Contudo a superlotação e os cortes no orçamento
contribuíram para a depredação e abandono de pavilhões e núcleos. Enquanto isso,
a comunidade interna aumentava e ganha feições de bairro integrado ao resto da
cidade.
Apesar de sua estrutura, inúmeras eram as
histórias de abandono e de dificuldades dos pacientes. Muitos eram para lá
encaminhados de outras instituições psiquiátricas, correcionais ou até mesmo da
polícia e eram internados de forma compulsória. Nos anos 70 e 80 as denúncias
de maus tratos ganharam força e impulsionaram o movimento da reforma
psiquiátrica.
Hoje, a área é dividida pela Prefeitura do
Rio de Janeiro, a Fundação Oswaldo Cruz e o Exército, e é cortada por uma via
expressa (a transolímpica). Algumas unidades de tratamento ainda existem como o
Hospital Jurandyr Manfredini e pavilhões dos núcleos Rodrigues Caldas e Franco
da Rocha. Outros prédios do antigo hospital sofrem com a descaracterização,
invasões e abandono.
Hospital
Colônia Curupaiti (atual Instituto Estadual de Dermatologia Sanitária –
Hospital Curupaiti Dermatologista)
"Esta Casa foi a sede de administração até 1937. Hoje o Hospital tem lotação para 400 doentes e é centro de leprologia". Hospital Colônia de Curupaiti, fundado em Jacarepaguá, Distrito Federal, em Outubro de 1928. Acervo Base Arch da Casa de Oswaldo Cruz. Fiocruz. Disponível em: http://basearch.coc.fiocruz.br/
Fundado em 1928, em terreno elevado de
difícil acesso e de 130 mil m², o Hospital Colônia do Curupaiti, foi um dos
primeiros hospitais-colônia para o tratamento da hanseníase em controle do
Estado. Se tornou centro de referência no tratamento da doença apesar da
internação compulsória realizada no local. Começando com o tratamento de 53
pacientes, com o passar dos anos viu o número de internos e suas instalações
aumentarem. Possuía 3 pavilhões e abrigos masculinos, 1 pavilhão e abrigo
femininos, cineteatro, rádio, campo de futebol, hospital de cirurgias, prédio
de psiquiatria, prédio para tratamento de crianças, além de casas e vilas para
os internos, divididos entre solteiros e casais. A vida social dentro da
Colônia também era expressiva, dado a existência de muitas festas (como
casamentos e aniversários) e de festas religiosas (como carnaval, juninas,
entre outros). Além da presença da Igreja Católica, havia centro espírita,
centro de umbanda, igrejas evangélicas e centro budista.

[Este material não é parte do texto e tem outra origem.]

What follows belongs to an exercise in optimizing a design on an open flow for a short achievable clock period and few clock cycles per item; a production flow would make more cautious choices. The RTL was checked by simulation tests, not by an equivalence proof against the original design. Power and IR drop assume default switching activity.

==> config.mk <==
export PLATFORM = sky130hd
export DESIGN_NAME = dns_name_decompressor
export DESIGN_NICKNAME = dns_name_decompressor
export VERILOG_FILES = /design/flow/design.v
export SDC_FILE = /design/flow/constraint.sdc
export NUM_CORES = 4
export LEC_CHECK = 0
export CAP_MARGIN = 20
export CORE_MARGIN = 2
export CORE_UTILIZATION = 18
export GPL_ROUTABILITY_DRIVEN = 1
export PLACE_DENSITY = 0.35
export SLEW_MARGIN = 20
==> constraint.sdc <==
create_clock -name core_clock -period 8.0 [get_ports {i_clk}]
set_input_delay 1.6000 -clock core_clock [delete_from_list [all_inputs] [get_ports {i_clk}]]
set_output_delay 1.6000 -clock core_clock [all_outputs]
set_load 0.01 [all_outputs]
==> design.v <==
`timescale 1ns / 1ps
package dnd_pkg;
    localparam int STORE_DEPTH = 512;
    localparam int NAME_MAX    = 255;
    localparam int ADDR_W     = $clog2(STORE_DEPTH);
    localparam int POS_W      = 15;                       
    localparam int LEN_W      = $clog2(NAME_MAX + 1);
    localparam int CHARS_PER  = 8;
    localparam int WIDX_W     = LEN_W - 3;
    localparam int NAME_WORDS = 2 ** WIDX_W;
    localparam int LIMIT_W    = 6;
    localparam logic [LIMIT_W-1:0] LIMIT_RESET = LIMIT_W'(16);
    localparam logic [7:0]         CHAR_DOT    = 8'h2E;
    localparam logic OP_LOAD   = 1'b0;
    localparam logic OP_DECODE = 1'b1;
    localparam logic [1:0] ST_OK    = 2'd0;
    localparam logic [1:0] ST_PTR   = 2'd1;
    localparam logic [1:0] ST_LONG  = 2'd2;
    localparam logic [1:0] ST_RANGE = 2'd3;
    typedef struct packed {
        logic       op;
        logic [8:0] address;
        logic [7:0] byte_value;
    } t_in;
    typedef struct packed {
        logic [63:0] name_chars;
        logic [3:0]  char_count;
        logic        last;
        logic [8:0]  consumed;
        logic [1:0]  status;
    } t_out;
    typedef struct packed {
        logic       append;
        logic [7:0] ch;
        logic       finish;
        logic [1:0] status;
        logic [8:0] consumed;
    } t_walk_evt;
    localparam logic [1:0] W_IDLE = 2'd0;
    localparam logic [1:0] W_WALK = 2'd1;
    localparam logic [1:0] W_PTR  = 2'd2;
    localparam logic [1:0] E_COLLECT = 2'd0;
    localparam logic [1:0] E_READ    = 2'd1;
    localparam logic [1:0] E_SHOW    = 2'd2;
endpackage
`timescale 1ns / 1ps
import dnd_pkg::*;
module dnd_walk (
    input  logic                         i_clk,
    input  logic                         i_rst_n,
    input  logic                         i_load,
    input  logic                         i_start,
    input  logic [8:0]                   i_addr,
    input  logic [7:0]                   i_byte,
    input  logic [dnd_pkg::LIMIT_W-1:0]  i_limit,
    input  logic [dnd_pkg::LEN_W-1:0]    i_len,
    output logic                         o_idle,
    output dnd_pkg::t_walk_evt           o_evt
);
    logic [7:0] mem [STORE_DEPTH];
    logic [7:0] r_rdata;
    logic [1:0] r_state, n_state;
    logic [POS_W-1:0]   r_pos, n_pos;
    logic [POS_W-1:0]   r_start, n_start;
    logic [7:0]         r_rem, n_rem;
    logic [LIMIT_W-1:0] r_ptrs, n_ptrs;
    logic               r_jumped, n_jumped;
    logic [8:0]         r_cons, n_cons;
    logic [5:0]         r_hi, n_hi;
    logic [POS_W-1:0] addr_ext;
    logic             pos_out;
    logic             len_full;
    logic             is_ptr;
    logic [POS_W-1:0] here_cons;
    assign addr_ext  = POS_W'(i_addr);
    assign pos_out   = r_pos >= POS_W'(STORE_DEPTH);
    assign len_full  = i_len >= LEN_W'(NAME_MAX);
    assign is_ptr    = r_rdata[7:6] == 2'b11;
    assign here_cons = r_pos - r_start;
    always_ff @(posedge i_clk) begin
        if (i_load && addr_ext < POS_W'(STORE_DEPTH)) begin
            mem[addr_ext[ADDR_W-1:0]] <= i_byte;
        end
        r_rdata <= mem[n_pos[ADDR_W-1:0]];
    end
    always_comb begin
        n_state = r_state;
        unique case (r_state)
            W_IDLE: begin
                if (i_start) begin
                    n_state = W_WALK;
                end
            end
            W_WALK: begin
                if (pos_out) begin
                    n_state = W_IDLE;
                end else if (r_rem != 8'd0) begin
                    if (len_full) begin
                        n_state = W_IDLE;
                    end
                end else if (r_rdata == 8'd0) begin
                    n_state = W_IDLE;
                end else if (is_ptr) begin
                    if (r_pos == POS_W'(STORE_DEPTH - 1) || r_ptrs >= i_limit) begin
                        n_state = W_IDLE;
                    end else begin
                        n_state = W_PTR;
                    end
                end else if (i_len != '0 && len_full) begin
                    n_state = W_IDLE;
                end
            end
            W_PTR: begin
                n_state = W_WALK;
            end
            default: n_state = W_IDLE;
        endcase
    end
    always_comb begin
        n_pos    = r_pos;
        n_start  = r_start;
        n_rem    = r_rem;
        n_ptrs   = r_ptrs;
        n_jumped = r_jumped;
        n_cons   = r_cons;
        n_hi     = r_hi;
        o_evt    = '0;
        unique case (r_state)
            W_IDLE: begin
                if (i_start) begin
                    n_pos    = addr_ext;
                    n_start  = addr_ext;
                    n_rem    = 8'd0;
                    n_ptrs   = '0;
                    n_jumped = 1'b0;
                    n_cons   = 9'd0;
                end
            end
            W_WALK: begin
                if (pos_out) begin
                    o_evt.finish = 1'b1;
                    o_evt.status = ST_RANGE;
                end else if (r_rem != 8'd0) begin
                    if (len_full) begin
                        o_evt.finish = 1'b1;
                        o_evt.status = ST_LONG;
                    end else begin
                        o_evt.append = 1'b1;
                        o_evt.ch     = r_rdata;
                        n_pos        = r_pos + 1'b1;
                        n_rem        = r_rem - 8'd1;
                    end
                end else if (r_rdata == 8'd0) begin
                    o_evt.finish   = 1'b1;
                    o_evt.status   = ST_OK;
                    o_evt.consumed = r_jumped ? r_cons : here_cons[8:0] + 9'd1;
                end else if (is_ptr) begin
                    if (r_pos == POS_W'(STORE_DEPTH - 1)) begin
                        o_evt.finish = 1'b1;
                        o_evt.status = ST_RANGE;
                    end else if (r_ptrs >= i_limit) begin
                        o_evt.finish = 1'b1;
                        o_evt.status = ST_PTR;
                    end else begin
                        if (!r_jumped) begin
                            n_cons   = here_cons[8:0] + 9'd2;
                            n_jumped = 1'b1;
                        end
                        n_ptrs = r_ptrs + 1'b1;
                        n_hi   = r_rdata[5:0];
                        n_pos  = r_pos + 1'b1;
                    end
                end else if (i_len != '0 && len_full) begin
                    o_evt.finish = 1'b1;
                    o_evt.status = ST_LONG;
                end else begin
                    o_evt.append = i_len != '0;
                    o_evt.ch     = CHAR_DOT;
                    n_rem        = r_rdata;
                    n_pos        = r_pos + 1'b1;
                end
            end
            W_PTR: begin
                n_pos = POS_W'({r_hi, r_rdata});
            end
            default: begin
            end
        endcase
    end
    always_ff @(posedge i_clk) begin
        if (!i_rst_n) begin
            r_state <= W_IDLE;
        end else begin
            r_state <= n_state;
        end
        r_pos    <= n_pos;
        r_start  <= n_start;
        r_rem    <= n_rem;
        r_ptrs   <= n_ptrs;
        r_jumped <= n_jumped;
        r_cons   <= n_cons;
        r_hi     <= n_hi;
    end
    assign o_idle = r_state == W_IDLE;
endmodule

A internação compulsória também foi uma
característica desta instituição. Assim como a doença mental, a hanseníase
(antiga lepra) trazia a seus enfermos o estigma do preconceito, e uma morte
social que precedia a morte física. Dentro da instituição, esses pacientes se
integravam a vida social lá existente enquanto recebiam tratamento para a
hanseníase. Muitos já curados permaneciam no Curupaiti devido a crença no
retorno da doença e na dificuldade de retornar a sociedade externa fora dos
muros do hospital-colônia.
Após a década de 1980, quando o
isolamento e a internação compulsória deixaram de existir, o espaço passou a sofrer
cada vez com o abandono e depredação das suas instalações. Atualmente em parte
do terreno foi criada uma comunidade. Os prédios do cineteatro, rádio e outros
instrumentos de socialização foram abandonados, com exceção de alguns centros
religiosos e do campo de futebol. Muitos
ex-pacientes continuam a residir dentro dos pavilhões com dificuldades de
mobilidade (provocadas pela doença ou por velhice) e de reinserção social (como
moradia e emprego). Outros constituíram família e residem em casas e vilas
dentro do hospital.
Hospital
Sanatório Santa Maria (atual Hospital Estadual Santa Maria)
Hospital de Santa Maria, em Jacarepaguá, s/d. Acervo pessoal.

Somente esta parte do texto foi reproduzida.